#### Information provided ####

File: src/source/issue_cfg.svh
`ifndef ISSUE_CFG_SVH
`define ISSUE_CFG_SVH

////////////////////////////////////////////////////////////
// sizes
////////////////////////////////////////////////////////////

`define ISSUE_DEPTH         8
`define ISSUE_PTR_BITS      3
`define QCOUNT_BITS         4   // holds 0 to ISSUE_DEPTH.
`define INST_WIDTH          32
`define ADDR_WIDTH          32
`define INST_ID_WIDTH       8
`define NUM_REGISTERS_LOG2  5
`define NUM_REG_MASKS       3
`define OP_CODE_BITS        6
`define MEM_OP_BITS         2
`define PIPE_BITS           2

////////////////////////////////////////////////////////////
// instruction fields and opcodes
////////////////////////////////////////////////////////////

`define OPCODE_MSB          31
`define OPCODE_LSB          26
`define REG_RS_MSB          25
`define REG_RS_LSB          21
`define REG_RT_MSB          20
`define REG_RT_LSB          16
`define REG_RD_MSB          15
`define REG_RD_LSB          11

`define OP_CODE_NOP         6'b000000
`define OP_CODE_CMP         6'b001010   // register alu group.
`define OP_CODE_TEST        6'b001011
`define OP_CODE_CMPI        6'b011010   // immediate alu group.
`define OP_CODE_TESTI       6'b011011
`define OP_CODE_LW          6'b100000
`define OP_CODE_SW          6'b100001
`define OP_CODE_JR          6'b111000   // sits in the jump group.

`define REG_MASK_RS0        3'b001
`define REG_MASK_RS1        3'b010
`define REG_MASK_RD         3'b100

`define MEM_OP_NONE         2'b00
`define MEM_OP_READ         2'b01

`define PIPE_ALU            2'd0
`define PIPE_BRANCH         2'd1
`define PIPE_MEMORY         2'd2

`endif

File: src/source/issue_pkg.sv
`include "issue_cfg.svh"

package issue_pkg;

  // instruction payload.
  typedef logic [`INST_WIDTH-1:0]         inst_t;
  typedef logic [`ADDR_WIDTH-1:0]         addr_t;
  typedef logic [`INST_ID_WIDTH-1:0]      inst_id_t;

  // decode fields.
  typedef logic [`NUM_REGISTERS_LOG2-1:0] reg_idx_t;
  typedef logic [`OP_CODE_BITS-1:0]       opcode_t;
  typedef logic [`NUM_REG_MASKS-1:0]      reg_mask_t;
  typedef logic [`MEM_OP_BITS-1:0]        mem_op_t;
  typedef logic [`PIPE_BITS-1:0]          pipe_t;

  // queue bookkeeping.
  typedef logic [`QCOUNT_BITS-1:0]        qcount_t;
  typedef logic [`ISSUE_PTR_BITS-1:0]     qptr_t;

  // one bit per head slot.
  typedef logic [1:0]                     issue_mask_t;

endpackage

File: src/source/issue_queue.sv
`include "issue_cfg.svh"

module issue_queue (
  input  logic                clk,
  input  logic                rst_n,
  input  logic                flush,
  input  logic                push0,
  input  logic                push1,
  input  issue_pkg::inst_t    push_inst0,
  input  issue_pkg::inst_t    push_inst1,
  input  issue_pkg::addr_t    push_pc0,
  input  issue_pkg::addr_t    push_pc1,
  input  issue_pkg::inst_id_t push_id0,
  input  issue_pkg::inst_id_t push_id1,
  input  logic [1:0]          pop_count,
  output logic                head_valid0,
  output logic                head_valid1,
  output issue_pkg::inst_t    head_inst0,
  output issue_pkg::inst_t    head_inst1,
  output issue_pkg::addr_t    head_pc0,
  output issue_pkg::addr_t    head_pc1,
  output issue_pkg::inst_id_t head_id0,
  output issue_pkg::inst_id_t head_id1,
  output issue_pkg::qcount_t  free
);
  import issue_pkg::*;

  inst_t    mem_inst [`ISSUE_DEPTH];
  addr_t    mem_pc   [`ISSUE_DEPTH];
  inst_id_t mem_id   [`ISSUE_DEPTH];

  qptr_t    rd_ptr;
  qptr_t    wr_ptr;
  qptr_t    rd_ptr1;
  qptr_t    wr_ptr1;
  qcount_t  count;
  qcount_t  push_num;

  assign push_num = qcount_t'(push0) + qcount_t'(push1);
  assign wr_ptr1  = wr_ptr + qptr_t'(push0);  // push1 lands behind push0.
  assign rd_ptr1  = rd_ptr + qptr_t'(1);

  always_ff @(posedge clk or negedge rst_n) begin
    if (!rst_n) begin
      rd_ptr <= '0;
      wr_ptr <= '0;
      count  <= '0;
    end else if (flush) begin
      rd_ptr <= '0;
      wr_ptr <= '0;
      count  <= '0;
    end else begin
      rd_ptr <= rd_ptr + qptr_t'(pop_count);
      wr_ptr <= wr_ptr + qptr_t'(push_num);
      count  <= count + push_num - qcount_t'(pop_count);
    end
  end

  always_ff @(posedge clk) begin
    if (!flush) begin
      if (push0) begin
        mem_inst[wr_ptr] <= push_inst0;
        mem_pc[wr_ptr]   <= push_pc0;
        mem_id[wr_ptr]   <= push_id0;
      end
      if (push1) begin
        mem_inst[wr_ptr1] <= push_inst1;
        mem_pc[wr_ptr1]   <= push_pc1;
        mem_id[wr_ptr1]   <= push_id1;
      end
    end
  end

  // head window.
  assign head_valid0 = count != '0;
  assign head_valid1 = count > qcount_t'(1);
  assign head_inst0  = mem_inst[rd_ptr];
  assign head_inst1  = mem_inst[rd_ptr1];
  assign head_pc0    = mem_pc[rd_ptr];
  assign head_pc1    = mem_pc[rd_ptr1];
  assign head_id0    = mem_id[rd_ptr];
  assign head_id1    = mem_id[rd_ptr1];

  assign free = qcount_t'(`ISSUE_DEPTH) - count;

  a_push_fits: assert property (@(posedge clk) disable iff (!rst_n) push_num <= free)
    else $error("issue_queue: more pushes than free entries");
  a_pop_fits: assert property (@(posedge clk) disable iff (!rst_n)
    qcount_t'(pop_count) <= count)
    else $error("issue_queue: pop count beyond stored entries");
  a_pop_pair: assert property (@(posedge clk) disable iff (!rst_n)
    (pop_count > 2'd1) |-> head_valid1)
    else $error("issue_queue: double pop with one head entry");

endmodule

File: src/source/reg_depends.sv
`include "issue_cfg.svh"

module reg_depends (
  input  issue_pkg::inst_t     instruction,
  output issue_pkg::reg_idx_t  reg_src0,
  output issue_pkg::reg_idx_t  reg_src1,
  output issue_pkg::reg_idx_t  reg_dest,
  output issue_pkg::reg_mask_t vld_mask
);
  import issue_pkg::*;

  opcode_t  opcode;
  reg_idx_t rs;
  reg_idx_t rt;
  reg_idx_t rd;

  assign opcode = instruction[`OPCODE_MSB:`OPCODE_LSB];
  assign rs     = instruction[`REG_RS_MSB:`REG_RS_LSB];
  assign rt     = instruction[`REG_RT_MSB:`REG_RT_LSB];
  assign rd     = instruction[`REG_RD_MSB:`REG_RD_LSB];

  always_comb begin
    reg_src0 = '0;
    reg_src1 = '0;
    reg_dest = '0;
    vld_mask = '0;
    casez (opcode)
      `OP_CODE_NOP: begin
      end
      `OP_CODE_JR: begin
        reg_src0 = rs;
        vld_mask = `REG_MASK_RS0;
      end
      6'b00????: begin  // register alu ops.
        reg_src0 = rs;
        reg_src1 = rt;
        reg_dest = rd;
        vld_mask = `REG_MASK_RS0 | `REG_MASK_RS1 | `REG_MASK_RD;
      end
      6'b01????: begin  // immediate ops write rt.
        reg_src0 = rs;
        reg_dest = rt;
        vld_mask = `REG_MASK_RS0 | `REG_MASK_RD;
      end
      6'b10????: begin
        if (opcode == `OP_CODE_LW) begin
          reg_src0 = rs;
          reg_dest = rt;
          vld_mask = `REG_MASK_RS0 | `REG_MASK_RD;
        end else if (opcode == `OP_CODE_SW) begin
          reg_src0 = rs;
          reg_src1 = rt;
          vld_mask = `REG_MASK_RS0 | `REG_MASK_RS1;
        end
      end
      default: begin  // jumps touch no registers.
      end
    endcase
  end

endmodule

File: src/source/hazard_check.sv
`include "issue_cfg.svh"

module hazard_check (
  input  logic                   head_valid0,
  input  logic                   head_valid1,
  input  issue_pkg::inst_t       if_id_instruction1,
  input  issue_pkg::mem_op_t     if_id_mem_op1,
  input  issue_pkg::reg_idx_t    src0_a,
  input  issue_pkg::reg_idx_t    src1_a,
  input  issue_pkg::reg_idx_t    dest_a,
  input  issue_pkg::reg_idx_t    src0_b,
  input  issue_pkg::reg_idx_t    src1_b,
  input  issue_pkg::reg_idx_t    dest_b,
  input  issue_pkg::reg_mask_t   mask_a,
  input  issue_pkg::reg_mask_t   mask_b,
  output issue_pkg::issue_mask_t hazard_mask
);
  import issue_pkg::*;

  reg_idx_t if_id_rt;
  logic     load_read;
  logic     load_hit_a;
  logic     load_hit_b;
  logic     dest_a_vld;
  logic     pair_dep;

  assign if_id_rt  = if_id_instruction1[`REG_RT_MSB:`REG_RT_LSB];
  assign load_read = if_id_mem_op1 == `MEM_OP_READ;

  // load in decode against either head slot.
  assign load_hit_a = head_valid0 &&
    ((|(mask_a & `REG_MASK_RS0) && src0_a == if_id_rt) ||
     (|(mask_a & `REG_MASK_RS1) && src1_a == if_id_rt));
  assign load_hit_b = head_valid1 &&
    ((|(mask_b & `REG_MASK_RS0) && src0_b == if_id_rt) ||
     (|(mask_b & `REG_MASK_RS1) && src1_b == if_id_rt));

  assign dest_a_vld = |(mask_a & `REG_MASK_RD);

  // slot 1 reading slot 0's result.
  assign pair_dep = dest_a_vld &&
    ((|(mask_b & `REG_MASK_RS0) && src0_b == dest_a) ||
     (|(mask_b & `REG_MASK_RS1) && src1_b == dest_a));

  always_comb begin
    if (load_read && (load_hit_a || load_hit_b)) begin
      hazard_mask = 2'b00;
    end else begin
      hazard_mask = {head_valid1 && !pair_dep, head_valid0};
    end
  end

  a_mask_order: assert final (!(hazard_mask[1] && !hazard_mask[0]))
    else $error("hazard_check: slot 1 issues without slot 0");

endmodule

File: src/source/steer.sv
`include "issue_cfg.svh"

module steer (
  input  issue_pkg::opcode_t     opcode0,
  input  issue_pkg::opcode_t     opcode1,
  input  logic                   head_valid1,
  input  issue_pkg::issue_mask_t hazard_mask,
  output issue_pkg::issue_mask_t issue_mask,
  output logic                   first
);
  import issue_pkg::*;

  pipe_t class0;
  pipe_t class1;
  logic  drop1;

  function automatic pipe_t pipe_class(input opcode_t op);
    pipe_t pc;
    casez (op)
      6'b11????: pc = `PIPE_BRANCH;
      6'b10????: pc = `PIPE_MEMORY;
      default: begin
        if (op == `OP_CODE_CMP || op == `OP_CODE_TEST ||
            op == `OP_CODE_CMPI || op == `OP_CODE_TESTI) begin
          pc = `PIPE_BRANCH;  // flag setters feed the branch pipe.
        end else begin
          pc = `PIPE_ALU;
        end
      end
    endcase
    return pc;
  endfunction

  assign class0 = pipe_class(opcode0);
  assign class1 = head_valid1 ? pipe_class(opcode1) : `PIPE_ALU;

  ////////////////////////////////////////////////////////////
  // lane 0 is branch, lane 1 is memory
  ////////////////////////////////////////////////////////////

  always_comb begin
    drop1 = 1'b0;
    first = 1'b0;
    case ({class0, class1})
      {`PIPE_BRANCH, `PIPE_BRANCH}: drop1 = 1'b1;  // one branch pipe.
      {`PIPE_MEMORY, `PIPE_MEMORY}: begin
        drop1 = 1'b1;
        first = 1'b1;
      end
      {`PIPE_MEMORY, `PIPE_BRANCH},
      {`PIPE_ALU, `PIPE_BRANCH},
      {`PIPE_MEMORY, `PIPE_ALU}: first = 1'b1;
      default: first = 1'b0;
    endcase
  end

  assign issue_mask = drop1 ? (hazard_mask & 2'b01) : hazard_mask;

endmodule

File: src/source/issue.sv
`include "issue_cfg.svh"

module issue (
  input  logic                clk,
  input  logic                rst_n,
  input  logic                flush,
  input  logic                push0,
  input  logic                push1,
  input  issue_pkg::inst_t    instruction0_in,
  input  issue_pkg::inst_t    instruction1_in,
  input  issue_pkg::addr_t    pc0_in,
  input  issue_pkg::addr_t    pc1_in,
  input  issue_pkg::inst_id_t id0_in,
  input  issue_pkg::inst_id_t id1_in,
  input  issue_pkg::inst_t    if_id_instruction1,
  input  issue_pkg::mem_op_t  if_id_mem_op1,
  output issue_pkg::qcount_t  free,
  output logic                stall,
  output logic                valid0_out,
  output logic                valid1_out,
  output issue_pkg::inst_t    instruction0_out,
  output issue_pkg::inst_t    instruction1_out,
  output issue_pkg::addr_t    pc0_out,
  output issue_pkg::addr_t    pc1_out,
  output issue_pkg::inst_id_t id0_out,
  output issue_pkg::inst_id_t id1_out
);
  import issue_pkg::*;

  logic        head_valid0;
  logic        head_valid1;
  inst_t       head_inst0;
  inst_t       head_inst1;
  addr_t       head_pc0;
  addr_t       head_pc1;
  inst_id_t    head_id0;
  inst_id_t    head_id1;
  reg_idx_t    src0_a;
  reg_idx_t    src1_a;
  reg_idx_t    dest_a;
  reg_idx_t    src0_b;
  reg_idx_t    src1_b;
  reg_idx_t    dest_b;
  reg_mask_t   mask_a;
  reg_mask_t   mask_b;
  issue_mask_t hazard_mask;
  issue_mask_t issue_mask;
  logic        first;
  logic [1:0]  pop_count;

  assign stall     = free == '0;
  assign pop_count = flush ? 2'd0 : 2'(issue_mask[0]) + 2'(issue_mask[1]);

  issue_queue q (
    .clk(clk), .rst_n(rst_n), .flush(flush),
    .push0(push0), .push1(push1),
    .push_inst0(instruction0_in), .push_inst1(instruction1_in),
    .push_pc0(pc0_in), .push_pc1(pc1_in),
    .push_id0(id0_in), .push_id1(id1_in),
    .pop_count(pop_count),
    .head_valid0(head_valid0), .head_valid1(head_valid1),
    .head_inst0(head_inst0), .head_inst1(head_inst1),
    .head_pc0(head_pc0), .head_pc1(head_pc1),
    .head_id0(head_id0), .head_id1(head_id1),
    .free(free)
  );

  reg_depends dep0 (
    .instruction(head_inst0), .reg_src0(src0_a), .reg_src1(src1_a),
    .reg_dest(dest_a), .vld_mask(mask_a)
  );

  reg_depends dep1 (
    .instruction(head_inst1), .reg_src0(src0_b), .reg_src1(src1_b),
    .reg_dest(dest_b), .vld_mask(mask_b)
  );

  hazard_check hc (
    .head_valid0(head_valid0), .head_valid1(head_valid1),
    .if_id_instruction1(if_id_instruction1), .if_id_mem_op1(if_id_mem_op1),
    .src0_a(src0_a), .src1_a(src1_a), .dest_a(dest_a),
    .src0_b(src0_b), .src1_b(src1_b), .dest_b(dest_b),
    .mask_a(mask_a), .mask_b(mask_b),
    .hazard_mask(hazard_mask)
  );

  steer st (
    .opcode0(head_inst0[`OPCODE_MSB:`OPCODE_LSB]),
    .opcode1(head_inst1[`OPCODE_MSB:`OPCODE_LSB]),
    .head_valid1(head_valid1), .hazard_mask(hazard_mask),
    .issue_mask(issue_mask), .first(first)
  );

  ////////////////////////////////////////////////////////////
  // lane placement
  ////////////////////////////////////////////////////////////

  always_comb begin
    valid0_out       = 1'b0;
    valid1_out       = 1'b0;
    instruction0_out = '0;
    instruction1_out = '0;
    pc0_out          = '0;
    pc1_out          = '0;
    id0_out          = '0;
    id1_out          = '0;
    if (!flush) begin
      if (issue_mask[0] && !first) begin
        valid0_out       = 1'b1;
        instruction0_out = head_inst0;
        pc0_out          = head_pc0;
        id0_out          = head_id0;
      end
      if (issue_mask[0] && first) begin  // swapped onto the memory lane.
        valid1_out       = 1'b1;
        instruction1_out = head_inst0;
        pc1_out          = head_pc0;
        id1_out          = head_id0;
      end
      if (issue_mask[1] && !first) begin
        valid1_out       = 1'b1;
        instruction1_out = head_inst1;
        pc1_out          = head_pc1;
        id1_out          = head_id1;
      end
      if (issue_mask[1] && first) begin
        valid0_out       = 1'b1;
        instruction0_out = head_inst1;
        pc0_out          = head_pc1;
        id0_out          = head_id1;
      end
    end
  end

endmodule

File: config.mk
export PLATFORM = sky130hd
export DESIGN_NAME = issue
export DESIGN_NICKNAME = d
export VERILOG_FILES = /design/src/source/issue_pkg.sv /design/src/source/issue_queue.sv /design/src/source/reg_depends.sv /design/src/source/hazard_check.sv /design/src/source/steer.sv /design/src/source/issue.sv
export VERILOG_INCLUDE_DIRS = /design/src /design/src/source
export SDC_FILE = /design/constraint.sdc
export NUM_CORES = 1
export LEC_CHECK = 0
export BUFFER_PORTS_ARGS = -buffer_cell sky130_fd_sc_hd__buf_2
export CAP_MARGIN = 10
export CORE_ASPECT_RATIO = 0.8
export CORE_UTILIZATION = 48
export CTS_BUF_LIST = sky130_fd_sc_hd__clkbuf_4 sky130_fd_sc_hd__clkbuf_8
export CTS_CLUSTER_SIZE = 16
export DETAILED_ROUTE_END_ITERATION = 7
export GPL_ROUTABILITY_DRIVEN = 0
export PLACE_DENSITY = 0.67
export SYNTH_ARGS = -nofsm -noshare
export SYNTH_HDL_FRONTEND = slang
export SYNTH_SLANG_ARGS = --single-unit
File: constraint.sdc
create_clock -name clk -period 14.5 [get_ports clk]
set_input_delay 3.625 -clock clk [delete_from_list [all_inputs] [get_ports clk]]
set_output_delay 3.625 -clock clk [all_outputs]
set_load 0.03 [all_outputs]
== Word-level counts from Yosys, hierarchy flattened ==
Memory sizes are Yosys's and may differ from the RTL's.
Index checks and enable logic that the tools add are counted.
W data, S select, Z words.
Storage, ports and cells
  bits in writable memories: 576
  output and inout port bits: 151
  memories kept: 3
  logic and storage cells: 157
  bits in registers: 10
  input bits: 183
Operators by class
  $add $sub $neg: 9
  reduce and logical (&&, ||, !) cells: 39
  magnitude comparators: 1
  muxes and demuxes: 70
  equality and inequality tests: 32
Memory list
  q.mem_inst: depth 8, bits a word 32, read ports 2, clocked after Yosys merged registers in 0, write ports 2, RTL line issue_queue.sv:28  | inst_t mem_inst [`ISSUE_DEPTH];
  q.mem_pc: depth 8, bits a word 32, read ports 2, clocked after Yosys merged registers in 0, write ports 2, RTL line issue_queue.sv:29  | addr_t mem_pc [`ISSUE_DEPTH];
  q.mem_id: depth 8, bits a word 8, read ports 2, clocked after Yosys merged registers in 0, write ports 2, RTL line issue_queue.sv:30  | inst_id_t mem_id [`ISSUE_DEPTH];
Operators with widths (count)
  $mux W32: 12
  $mux W5: 12
  $pmux W5 S2: 6
  $mux W8: 6
  $eq A6 B6 Y1 const B: 6
  $eq A5 B5 Y1: 6
  $eq A6 B4 Y1 const B: 4
  $eq A6 B5 Y1 const B: 4
  $mux W1: 16
  $logic_and A1 B1 Y1: 15
  $pmux W5 S3: 1
  $mux W2: 7
  $eq A4 B4 Y1 const B: 3
  $logic_not A6 Y1: 2
  $pmux W2 S2: 3
  $logic_or A1 B1 Y1: 10
  $reduce_or A2 Y1: 5
  $mux W3: 3
  $pmux W3 S3: 1
  $eq A2 B2 Y1 const B: 4
  $eq A2 B1 Y1 const B: 3
  $pmux W2 S3: 1
  $pmux W3 S2: 1
  $add A1 B1 Y2: 2
  16 further kinds: 18

== Logic depth before layout (Yosys ltp) ==
An unclocked memory read counts as a cell.
  depth in word-level cells: 19
  gate-level depth with buffers: 24
  mapped depth without buffers: 20

== Modules after synthesis ==
Synthesis repeated with hierarchy kept, for this count alone.
Unflattened totals
  cells, all modules: 2335
  area, all modules: 36871.6 um2
By module, submodules not included
  issue_queue: instances 1, area an instance 33540.9 um2, cells each 1819
  issue: instances 1, area an instance 2180.8 um2, cells each 346
  reg_depends: instances 2, area an instance 296.5 um2, cells each 51
  hazard_check: instances 1, area an instance 455.4 um2, cells each 54
  steer: instances 1, area an instance 101.3 um2, cells each 14

== Worst setup path after synthesis ==
Ideal clock, no wire load.
  path type: input -> register
  start point: input port flush
  end point: memory q.mem_id[0][0] in the netlist's numbering, enable pin
  data arrival time: 9616 ps
  path slack: 4275 ps
  stages on the path: 3
  data required time: 13891 ps
  cells stage by stage: clkbuf_1 > or3b_2 > o31ai_1
RTL lines
  from (decl): RTL line issue.sv:6  | input logic flush,
  to (decl): RTL line issue_queue.sv:30

== Worst setup path after layout ==
  start point: register q.rd_ptr[0]
  end point: output port valid1_out
On the way
  longest elaborated chain between the ends: 19
  elaborated cells between the ends (all ways): 107
  those cells by class: add/sub: 1; eq/ne: 31; mux: 39; reduce/logical: 35; memory: 1
RTL lines
  from (decl): RTL line issue_queue.sv:32  | qptr_t rd_ptr;
  from (signal assigned): RTL line issue_queue.sv:53  | rd_ptr <= rd_ptr + qptr_t'(pop_count);
  $add A3 B1 Y3: RTL line issue_queue.sv:41  | assign rd_ptr1 = rd_ptr + qptr_t'(1);
  $mem_v2 Z8 W32 (*)
  $eq A6 B6 Y1 (no line)
  $mux W5: RTL line reg_depends.sv:50  | end else if (opcode == `OP_CODE_SW) begin
  $mux W5: RTL line reg_depends.sv:46  | if (opcode == `OP_CODE_LW) begin
  $pmux W5 S2: RTL line reg_depends.sv:27  | casez (opcode)
  $pmux W5 S2 / $mux W5 (equally long branches): RTL line reg_depends.sv:27
  $eq A5 B5 Y1, on equally long branches: RTL line hazard_check.sv:35, hazard_check.sv:36
  [... 3 more ...]
  $logic_or A1 B1 Y1: RTL line hazard_check.sv:46  | if (load_read && (load_hit_a || load_hit_b)) begin
  $logic_and A1 B1 Y1: RTL line hazard_check.sv:46
  $mux W2: RTL line hazard_check.sv:46
  $mux W2: RTL line steer.sv:57  | assign issue_mask = drop1 ? (hazard_mask & 2'b01) : hazard_mask;
  $logic_and A1 B1 Y1: RTL line issue.sv:114  | if (issue_mask[0] && first) begin
  $mux W1: RTL line issue.sv:114
  $mux W1 (*): RTL line issue.sv:120  | if (issue_mask[1] && !first) begin
  $mux W1 (*): RTL line issue.sv:107  | if (!flush) begin
  to (decl): RTL line issue.sv:20  | output logic valid1_out,
Mark *: on every way between the ends. The rest lies on a longest branch, timed or not.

####

_Task to complete_
For this exercise, copy each line from the listing above that has the word "property".

_Response to the exercise_
  a_push_fits: assert property (@(posedge clk) disable iff (!rst_n) push_num <= free)
  a_pop_fits: assert property (@(posedge clk) disable iff (!rst_n)
  a_pop_pair: assert property (@(posedge clk) disable iff (!rst_n)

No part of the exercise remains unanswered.